Work required:
Line filter on the word "types": copy each matching line from the entries.

The data:
## src/sv/wpm_pkg.sv

```systemverilog
// Shared types, constants and helpers for the wildcard pattern matcher.
// No dependencies; used by wpm_cell and wildcard_pattern_matcher.
package wpm_pkg;

	// Largest pattern the row of cells can hold by default
	localparam int PATTERN_MAX_DEF = 16;

	// Width of the pattern length register
	localparam int LEN_W = 5;

	// Width of a configuration word and of the register index
	localparam int CFG_DATA_W = 64;
	localparam int CFG_IDX_W  = 3;

	// Pattern metacharacters
	localparam logic [7:0] STAR_BYTE = 8'h2A;
	localparam logic [7:0] ANY_BYTE  = 8'h3F;

	// ASCII letter bounds and case offset
	localparam logic [7:0] UPPER_A    = 8'h41;
	localparam logic [7:0] UPPER_Z    = 8'h5A;
	localparam logic [7:0] CASE_SHIFT = 8'h20;

	// Configuration register indexes
	typedef enum logic [CFG_IDX_W-1:0] {
		REG_PATTERN_LOW  = 3'd0,
		REG_PATTERN_HIGH = 3'd1,
		REG_PATTERN_LEN  = 3'd2,
		REG_IGNORE_CASE  = 3'd3
	} wpm_reg_t;

	// Signals one cell hands to the next
	typedef struct packed {
		logic carry_cur;  // star closure ripple over the held positions
		logic carry_nxt;  // star closure ripple over the advanced positions
		logic step;       // position i+1 reached by consuming one byte
	} wpm_link_t;

	// Fold an ASCII capital to lower case when case is ignored
	function automatic logic [7:0] fold(input logic [7:0] c, input logic ic);
		logic [7:0] r;
		r = c;
		if (ic && (c >= UPPER_A) && (c <= UPPER_Z)) begin
			r = c + CASE_SHIFT;
		end
		return r;
	endfunction

endpackage

```

## src/sv/wpm_cell.sv

```systemverilog
// One pattern position of the matcher: holds its live bit and passes star
// closure and byte steps to the next position. Depends on wpm_pkg.
module wpm_cell #(
	parameter logic START = 1'b0
) (
	input  logic              clk,
	input  logic              arst_n,
	input  logic [7:0]        pat_byte,
	input  logic              ignore_case,
	input  logic              en,        // this position is below the length
	input  logic              keep,      // this position is within the length
	input  logic [7:0]        text_byte,
	input  logic              advance,
	input  logic              restart,
	input  wpm_pkg::wpm_link_t link_in,
	output wpm_pkg::wpm_link_t link_out,
	output logic              closed_cur,
	output logic              closed_nxt,
	output logic              live
);

	logic live_q;
	logic is_star;
	logic is_any;
	logic hit;
	logic stay;

	// Decode the pattern byte and compare with the text byte
	assign is_star = (pat_byte == wpm_pkg::STAR_BYTE);
	assign is_any  = (pat_byte == wpm_pkg::ANY_BYTE);
	assign hit     = is_any ||
		(wpm_pkg::fold(pat_byte, ignore_case) == wpm_pkg::fold(text_byte, ignore_case));

	// Close the held set over stars
	assign closed_cur         = (live_q & keep) | link_in.carry_cur;
	assign link_out.carry_cur = closed_cur & is_star & en;

	// A star keeps its position, any other match steps forward
	assign stay          = link_out.carry_cur;
	assign link_out.step = closed_cur & en & ~is_star & hit;

	// Close the advanced set over stars
	assign closed_nxt         = stay | link_in.step | link_in.carry_nxt;
	assign link_out.carry_nxt = closed_nxt & is_star & en;

	assign live = live_q;

	// Hold, advance or restart the live bit
	always_ff @(posedge clk or negedge arst_n) begin
		if (!arst_n) begin
			live_q <= START;
		end else if (restart) begin
			live_q <= START;
		end else if (advance) begin
			live_q <= closed_nxt;
		end
	end

endmodule

```

## src/sv/wildcard_pattern_matcher.sv

```systemverilog
// Top level of the wildcard pattern matcher: configuration registers, the
// row of position cells, end position and result register. Depends on
// wpm_pkg and wpm_cell.

// The block takes one text item in every cycle unless the text channel
// stalls, and gives the matched bit in the cycle after the item marked last
// is accepted. The live pattern positions sit in a row of PATTERN_MAX cells
// plus one end position; for each byte the held set is closed over stars,
// stepped by the byte and closed again, both closures rippling across the
// cell row within the cycle. A single result register sits on the output;
// the text channel stalls only while a result is held and not taken in that
// cycle. '*' matches any run of bytes, '?' any one byte; lengths above
// PATTERN_MAX are clipped and an empty pattern matches every string.
module wildcard_pattern_matcher #(
	parameter int PATTERN_MAX = wpm_pkg::PATTERN_MAX_DEF
) (
	input  logic                           clk,
	input  logic                           arst_n,
	// configuration write channel
	input  logic                           cfg_valid,
	output logic                           cfg_ready,
	input  logic [wpm_pkg::CFG_IDX_W-1:0]  cfg_index,
	input  logic [wpm_pkg::CFG_DATA_W-1:0] cfg_data,
	// text channel
	input  logic                           in_valid,
	output logic                           in_ready,
	input  logic [7:0]                     text_byte,
	input  logic                           has_byte,
	input  logic                           last,
	// result channel
	output logic                           out_valid,
	input  logic                           out_ready,
	output logic                           matched
);

	localparam int N = PATTERN_MAX;
	localparam int LW = wpm_pkg::LEN_W;

	logic [wpm_pkg::CFG_DATA_W-1:0] pat_low_q;
	logic [wpm_pkg::CFG_DATA_W-1:0] pat_high_q;
	logic [LW-1:0]                  len_q;
	logic                           ignore_case_q;
	logic [LW-1:0]                  used_len;
	logic                           in_fire;
	logic                           advance;
	logic                           restart;
	wpm_pkg::wpm_link_t             link [0:N];
	logic [N:0]                     closed_cur;
	logic [N:0]                     closed_nxt;
	logic [N:0]                     live_vec;
	logic                           live_end_q;
	logic                           match_sel;
	logic                           out_valid_q;
	logic                           matched_q;

	// Configuration registers, always ready
	assign cfg_ready = 1'b1;

	always_ff @(posedge clk or negedge arst_n) begin
		if (!arst_n) begin
			pat_low_q     <= '0;
			pat_high_q    <= '0;
			len_q         <= '0;
			ignore_case_q <= 1'b0;
		end else if (cfg_valid && cfg_ready) begin
			case (cfg_index)
				wpm_pkg::REG_PATTERN_LOW:  pat_low_q     <= cfg_data;
				wpm_pkg::REG_PATTERN_HIGH: pat_high_q    <= cfg_data;
				wpm_pkg::REG_PATTERN_LEN:  len_q         <= cfg_data[LW-1:0];
				wpm_pkg::REG_IGNORE_CASE:  ignore_case_q <= cfg_data[0];
				default: ;
			endcase
		end
	end

	// Clip the length to the row of cells
	assign used_len = (len_q > LW'(N)) ? LW'(N) : len_q;

	// Handshake
	assign in_ready = !out_valid_q || out_ready;
	assign in_fire  = in_valid && in_ready;
	assign advance  = in_fire && has_byte;
	assign restart  = in_fire && last;

	assign link[0] = '0;

	// Row of position cells
	for (genvar i = 0; i < N; i++) begin : g_cell
		logic [7:0] pbyte;
		if (i < 8) begin : g_low
			assign pbyte = pat_low_q[i*8 +: 8];
		end else begin : g_high
			assign pbyte = pat_high_q[(i-8)*8 +: 8];
		end

		wpm_cell #(
			.START((i == 0) ? 1'b1 : 1'b0)
		) u_cell (
			.clk        (clk),
			.arst_n     (arst_n),
			.pat_byte   (pbyte),
			.ignore_case(ignore_case_q),
			.en         (used_len > LW'(i)),
			.keep       (used_len >= LW'(i)),
			.text_byte  (text_byte),
			.advance    (advance),
			.restart    (restart),
			.link_in    (link[i]),
			.link_out   (link[i+1]),
			.closed_cur (closed_cur[i]),
			.closed_nxt (closed_nxt[i]),
			.live       (live_vec[i])
		);
	end

	// End position: reached by stepping past the last pattern byte or over a final star
	assign closed_cur[N] = (live_end_q && (used_len == LW'(N))) || link[N].carry_cur;
	assign closed_nxt[N] = link[N].step || link[N].carry_nxt;
	assign live_vec[N]   = live_end_q;

	always_ff @(posedge clk or negedge arst_n) begin
		if (!arst_n) begin
			live_end_q <= 1'b0;
		end else if (restart) begin
			live_end_q <= 1'b0;
		end else if (advance) begin
			live_end_q <= closed_nxt[N];
		end
	end

	// Pick the position at the pattern length
	always_comb begin
		match_sel = 1'b0;
		for (int k = 0; k <= N; k++) begin
			if (used_len == LW'(k)) begin
				match_sel = has_byte ? closed_nxt[k] : closed_cur[k];
			end
		end
		if (used_len == '0) begin
			match_sel = 1'b1;
		end
	end

	// Result register: load on the last item, drop when taken
	always_ff @(posedge clk or negedge arst_n) begin
		if (!arst_n) begin
			out_valid_q <= 1'b0;
			matched_q   <= 1'b0;
		end else if (restart) begin
			out_valid_q <= 1'b1;
			matched_q   <= match_sel;
		end else if (out_ready) begin
			out_valid_q <= 1'b0;
		end
	end

	assign out_valid = out_valid_q;
	assign matched   = matched_q;

	// An empty pattern always gives a match
	a_empty_match: assert property (@(posedge clk) disable iff (!arst_n)
		in_fire && last && (used_len == '0) |=> out_valid && matched)
		else $error("empty pattern did not match");

	// The end of a string leaves only the start position live
	a_restart: assert property (@(posedge clk) disable iff (!arst_n)
		in_fire && last |=> live_vec == (N+1)'(1))
		else $error("live set not restarted after last item");

	// An empty result register never stalls the text channel
	a_ready: assert property (@(posedge clk) disable iff (!arst_n)
		!out_valid |-> in_ready)
		else $error("input stalled with no result pending");

	// A pending result that is not taken keeps its value
	a_hold: assert property (@(posedge clk) disable iff (!arst_n)
		out_valid && !out_ready |=> out_valid && $stable(matched))
		else $error("pending result changed");

endmodule
```

## config.mk

```make
export PLATFORM = sky130hd
export DESIGN_NAME = wildcard_pattern_matcher
export DESIGN_NICKNAME = d
export VERILOG_FILES = /design/src/sv/wpm_pkg.sv /design/src/sv/wpm_cell.sv /design/src/sv/wildcard_pattern_matcher.sv
export SDC_FILE = /design/constraint.sdc
export NUM_CORES = 1
export LEC_CHECK = 0
export ABC_AREA = 1
export ABC_CLOCK_PERIOD_IN_PS = 4800
export CORE_ASPECT_RATIO = 0.5
export CORE_MARGIN = 2
export CORE_UTILIZATION = 45
export CTS_CLUSTER_SIZE = 40
export DETAILED_ROUTE_END_ITERATION = 10
export DONT_BUFFER_PORTS = 1
export PLACE_DENSITY = 0.59
export SYNTH_ARGS = -nofsm -noshare
export SYNTH_HDL_FRONTEND = slang
export SYNTH_SLANG_ARGS = --single-unit
```

## constraint.sdc

```tcl
create_clock -name clk -period 4.8 [get_ports clk]
set_input_delay 0.24 -clock clk [delete_from_list [all_inputs] [get_ports clk]]
set_output_delay 0.24 -clock clk [all_outputs]
set_load 0.05 [all_outputs]
```

==> results of run 1 <==
-- through the flow --
stage / cells / total power, mW
2_1_floorplan: 1493 / 2.529
5_1_grt: 1853 / 4.581
3_5_place_dp: 1758 / 2.815
6_report: 1853 / 4.299
3_3_place_gp: 1758 / 2.776
4_1_cts: 1853 / 4.316
-- worst max path at each step --
stage | start | end | slack, ns | cells after the start
6_report | len_q[4] | matched | 0.43 | 36
5_1_grt | len_q[4] | matched | 0.01 | 38
4_1_cts | len_q[4] | matched | 0.51 | 40
3_5_place_dp | len_q[4] | matched | 0.53 | 38
3_3_place_gp | len_q[4] | matched | 0.53 | 40
2_1_floorplan | len_q[1] | matched | 1.40 | 44
-- routing by layer --
metal	GRT usage, %	up-vias
met4	11.01	0
met3	6.803	74
met2	42.41	326
met5	0	-
met1	38.17	4844
li1	-	5040
-- layout make-up --
class,count,share of cell area (%)
clock buffer,19,3.606
clock inverter,13,1.407
inverter,237,7.431
multi-input combinational,1050,46.37
sequential,153,31.90
tap,307,3.200
timing repair buffer,74,6.086
-- cell usage after synthesis (9+ instances only) --
library cell,number,area (µm²)
inv_1,220,825.8
o2111ai_1,12,105.1
o211ai_1,9,67.56
nand2_1,327,1227
o22ai_1,20,125.1
o21ai_0,192,960.9
dfrtp_1,152,3804
a221oi_1,11,96.34
a21oi_1,17,85.08
nand3_1,55,275.3
clkbuf_1,40,150.1
nor4_1,17,106.4
xnor2_1,16,140.1
a31oi_1,12,75.07
ha_1,17,212.7
nand2_4,10,112.6
inv_2,12,45.04
nor3_1,20,100.1
nand4_1,68,425.4
xor2_1,24,210.2
nor2_1,124,465.5
nand2_2,34,212.7
-- cell families (layout without fill, tap and decap cells) --
family | after synthesis | count (layout) | synth area share, %
other | 1 | 1 | 0.03574
adder cells (fa/ha/maj) | 17 | 17 | 2.027
buffers and inverters | 290 | 343 | 10.69
AND/OR/NAND/NOR | 681 | 681 | 29.82
flip-flops | 153 | 153 | 36.50
AO/OA/AOI/OAI | 311 | 311 | 17.59
XOR/XNOR | 40 | 40 | 3.338
-- power groups by stage --
stage / registers (mW) / logic (mW) / clock network, mW
5_1_grt: 1.88 / 1.19 / 1.50
2_1_floorplan: 1.75 / 0.778 / 0
3_3_place_gp: 1.86 / 0.921 / 0
4_1_cts: 1.84 / 1.03 / 1.45
3_5_place_dp: 1.86 / 0.953 / 0
6_report: 1.85 / 1.03 / 1.42
-- placed cells by master (no fill, tap or decap), drive strengths merged, types with 17 or more instances in the layout --
cell type / n
dfrtp: 152
a21oi: 17
nand4: 68
dlygate4sd3: 62
nor3: 21
ha: 17
o21ai: 197
nand2: 371
clkbuf: 19
nor4: 17
nand3: 58
inv: 236
nor2: 129
xor2: 24
o22ai: 20
-- state kept, by name, indices dropped and copies added (netlist names) --
name,count
pat_high_q,64
matched,1
out_valid,1
pat_low_q,64
len_q,5
ignore_case_q,1
live_end_q,1
g_cell.u_cell.live,16
-- timing repair --
item                                   CTS  global route
endpoints found under the hold margin  269             0
setup buffers                            0             0
hold buffers                            63             0
==> results.md, run 1 <==
* Crit end category: flip-flop
* Vias per std cell at 5.550
* Clk_skew at 0.01185 ns
* Number of max-cap violations at 0
* Setup ws final at 0.4309 ns
* Synth Instances at 1493
* Fin area at 12010 µm²
* Max layer used: met4
* Final Core Density at 52.57%
* Total grt overflow at 0
* Die H at 112.0 µm
* WP data required at 5.16 ns
* Share of cells above drive strength 1 at 7.633%
* First drt pass iteration count at 5
* Post_cts resized at 0
* Reg2reg start: len_q[4]
* Worst hold slack at 0.02065 ns
* Worst hold path class: input pin to flip-flop
* Switching Share at 36.61%
* Slew Viols, Final at 0
* Fill cells at 2187
* Fin crit period at 4.369 ns
* Min-delay src: cfg_data[3]
* Syn nets at 1592
* Hold EP: pat_low_q[3]
* Effective utilization at floorplan at 45.95%
* CTS tree: yes
* Outcome: finished, final reports clean
* Arrival @ worst endpoint at 4.73 ns
* Hold Fails Final Rpt at 0
* Ys Warns at 0
* DIE AREA at 24630 µm²
* Post-Place Cell Area at 10760 µm²
* RR Endpoint: matched
* GRT Total Usage at 27.86%
* Initial DRC count at 878
* CP Max Fanout at 12
* Family with the most delay on the worst path: simple AND/OR/NAND/NOR gates
* Largest net degree at the start of global routing at 154
* Root Buffer: clkbuf_16
* DP Worst Slack at 0.5348 ns
* Footprint of the multi-input gates at 5567 µm²
* R2R Setup Slk at 0.43 ns
* Sequential share of power at 43.0%
* Final WL at 32590 µm
* Worst skew pair latency at 0.46 ns
* F_max at 228.9 MHz
* Register area at 3830 µm²
* Die width at 220.0 µm
* Slew Limit Headroom at 19.72%
* PwrDens at 358.1 nW/µm²
* FF+latch count, synth at 153
* Hpwl dp at 23350 µm
* Switching pwr at 1.574 mW
* Sequential fraction of the synthesis area at 36.50%
* First-pass GRT wire length at 52670 µm
* DR WL/cell at 17.59 µm
* Crit path buffers/inverters at 4
* Final setup violation count at 0
* Number of synthesized flops with an enable pin at 0
* Worst path max stage delay at 0.55 ns
* Core box area at 22840 µm²
* Worst-margin pin slew at 1.204 ns
* VDD IR max at 251.9 µV
* Worst path slowest cell: dfrtp_1
* Post-DRT Antenna Nets at 0
* Distinct cells, synth at 56
* Post-route clock period utilization at 91.02%
* DR WL met2 at 14030 µm
* Combinational Power Share at 24.0%
* RSZ-0062 raised after global routing: false
* Power share of the clock group at 33.0%
* IO Count at 86
* Met1 Routed Length at 15140 µm
* Site Rows at 39
* Most used cell, CP: nand2_2
* Number of global-route vias before repair at 9973
* Num CTS Buffers at 17
* Leakage at 5.775 nW
* Residual DRC at 0
* Share of flip-flops with an asynchronous set or reset at 100.0%
* Synthesized area at 10490 µm²
* CTS H-tree lvls at 4
* Initial antenna violation count at 0
* Clock tree buffer depth at 2
* Clock transition at path regs at 0.06 ns
* R2R cell count at 36
* Vias at 10280
* Hold Path Depth at 2
* Setup CP Type: flip-flop to flip-flop
* Nets at 1632
* PortBufs at 0
* Clk sink count at 153
* Syn avg cell area at 7.029 µm²
* Area grow syn2layout at 14.40%
* GPL Wtd Cong at 0.9248
* Number of antenna diodes at 0
* Internal power at 2.725 mW
* Top_reg_cell synth: dfrtp_1
* TNS Setup at 0 ns
* Metal3 WL at 2489 µm
* Worst Setup Start Kind: flip-flop
Power figures use the tool's default switching activity.
==> run 2, diff against run 1 <==
--- a/config.mk
+++ b/config.mk
@@ -6,13 +6,14 @@
 export NUM_CORES = 1
 export LEC_CHECK = 0
 export ABC_AREA = 1
-export ABC_CLOCK_PERIOD_IN_PS = 4800
+export ABC_CLOCK_PERIOD_IN_PS = 4850
 export CORE_ASPECT_RATIO = 0.5
 export CORE_MARGIN = 2
 export CORE_UTILIZATION = 45
 export CTS_CLUSTER_SIZE = 40
 export DETAILED_ROUTE_END_ITERATION = 10
 export DONT_BUFFER_PORTS = 1
+export HOLD_SLACK_MARGIN = 0.1
 export PLACE_DENSITY = 0.59
 export SYNTH_ARGS = -nofsm -noshare
 export SYNTH_HDL_FRONTEND = slang
==> constraint.sdc (replaced) <==
create_clock -name clk -period 4.85 [get_ports clk]
set_input_delay 0.2425 -clock clk [delete_from_list [all_inputs] [get_ports clk]]
set_output_delay 0.2425 -clock clk [all_outputs]
set_load 0.05 [all_outputs]
==> run 2 against run 1 <==
  * Total power shrank 0.78%
  * Global-route usage shrank 0.43 points
  * Clock power is essentially flat
  * Critical path depth is the same
  * Critical path type unchanged
  * Largest cell class unchanged
==> results.md, run 2 (synthesis gave the netlist of run 1 again) <==
* TNS Setup at 0 ns
* CTS tree: yes
* Total grt overflow at 0
* Most used cell, CP: nand2_2
* Core box area at 22840 µm²
* Root Buffer: clkbuf_16
* Initial antenna violation count at 0
* Footprint of the multi-input gates at 5567 µm²
* WP data required at 5.21 ns
* Vias per std cell at 5.517
* Met1 Routed Length at 15530 µm
* Power share of the clock group at 33.4%
* Residual DRC at 0
* Worst hold path class: input pin to flip-flop
* Die H at 112.0 µm
* VDD IR max at 182.2 µV
* Internal power at 2.665 mW
* Most frequent cells in the layout: nand2_1 (327), inv_1 (220), o21ai_0 (192)
* Site Rows at 39
* Leakage at 5.819 nW
* Final WL at 32630 µm
* F_max at 232.4 MHz
* Number of global-route vias before repair at 9577
* Nets at 1640
* Fin crit period at 4.302 ns
* Outcome: finished, final reports clean
* Die width at 220.0 µm
* Effective utilization at floorplan at 45.95%
* Switching Share at 37.52%
* Crit end category: flip-flop
* Max layer used: met4
* Worst hold slack at 0.1230 ns
* Setup CP Type: flip-flop to flip-flop
* GPL Wtd Cong at 0.9448
* Num CTS Buffers at 17
* Number of max-cap violations at 0
* Combinational Power Share at 23.9%
* Number of antenna diodes at 0
* CP Max Fanout at 12
* Family with the most delay on the worst path: simple AND/OR/NAND/NOR gates
* Worst Setup Start Kind: flip-flop
* RSZ-0062 raised after global routing: false
* DR WL/cell at 17.53 µm
* Clk_skew at 0.01030 ns
* Worst path slowest cell: dfrtp_1
* Share of cells above drive strength 1 at 7.786%
* GRT Total Usage at 27.43%
* CTS H-tree lvls at 4
* DR WL met2 at 14110 µm
* Fin cells at 1861
* Sequential share of power at 42.7%
* First-pass GRT wire length at 51850 µm
* Arrival @ worst endpoint at 4.66 ns
* Clock tree buffer depth at 2
* Setup repair bufs after CTS at 0
* Hold Fails Final Rpt at 0
* Clk sink count at 153
* Largest net degree at the start of global routing at 154
* Initial DRC count at 896
* Area grow syn2layout at 15.14%
* Crit path buffers/inverters at 4
* Fill cells at 2196
* PwrDens at 353.1 nW/µm²
* Worst skew pair latency at 0.46 ns
* Post-DRT Antenna Nets at 0
* Register area at 3830 µm²
* Slew Viols, Final at 0
* Final setup violation count at 0
* Vias at 10270
* Worst path max stage delay at 0.53 ns
* Post-route clock period utilization at 88.70%
* Switching pwr at 1.601 mW
* Metal3 WL at 2353 µm
* First drt pass iteration count at 5
* PortBufs at 0
* Overall Power at 4.266 mW
* DP Cell Count at 1759
* Clock transition at path regs at 0.07 ns
* Slew Limit Headroom at 21.30%
* Commonest non-fill, non-tap cell in the layout: nand2_1
* Worst-margin pin slew at 1.180 ns
* IO Count at 86
* DIE AREA at 24630 µm²
* Hpwl dp at 22950 µm
[run 2: tightest hold or removal path: stages]
cell and delay (ns):
nand3_1 0.08, a21oi_1 0.07, nand3_1 0.07, nand2_1 0.04
inv_1 0.04
[run 2: final timing paths]
check / startpoint / to / slack, ns / cells after the start
hold / removal: has_byte / matched / 0.12 / 5
setup / recovery: len_q[4] / matched / 0.55 / 36
min in group asynchronous: arst_n / pat_low_q[33] / 0.46 / 2
hold reg to reg: g_cell[3].u_cell.live / g_cell[3].u_cell.live / 0.51 / 2
setup reg to reg: len_q[4] / matched / 0.55 / 36
max in group asynchronous: arst_n / len_q[4] / 3.82 / 2
[run 2: per-stage QoR]
| step | area (µm²) | utilization, % | worst slack (ns) |
|---|---|---|---|
| floorplan | 10490 | - | 1.448 |
| global placement | 10760 | 47.13 | 0.7871 |
| detailed placement | 10760 | 47.13 | 0.6323 |
| CTS | 12080 | 52.91 | 0.6176 |
| global route | 12080 | 52.91 | 0.05246 |
| finish | 12080 | 52.91 | 0.5480 |
[run 2: timing repair]
| item | 4_1_cts | 5_1_grt |
|---|---|---|
| endpoints found under the hold margin | 289 | 0 |
| resized for setup | 0 | 0 |
| hold buffers | 70 | 0 |
[run 2: power by group through the flow]
| stage | logic, mW | registers (mW) | clock network, mW |
|---|---|---|---|
| finish | 1.02 | 1.82 | 1.42 |
| global route | 1.18 | 1.86 | 1.50 |
| CTS | 1.01 | 1.82 | 1.44 |
| global placement | 0.909 | 1.83 | 0 |
| detailed placement | 0.936 | 1.84 | 0 |
| floorplan | 0.770 | 1.73 | 0 |
[run 2: layer usage]
| layer | track usage [%] | vias to the layer above |
|---|---|---|
| met2 | 42.24 | 342 |
| met3 | 6.967 | 53 |
| met1 | 38.36 | 4811 |
| li1 | - | 5062 |
| met5 | 0 | - |
| met4 | 7.248 | 0 |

Task output:
// Shared types, constants and helpers for the wildcard pattern matcher.
-- placed cells by master (no fill, tap or decap), drive strengths merged, types with 17 or more instances in the layout --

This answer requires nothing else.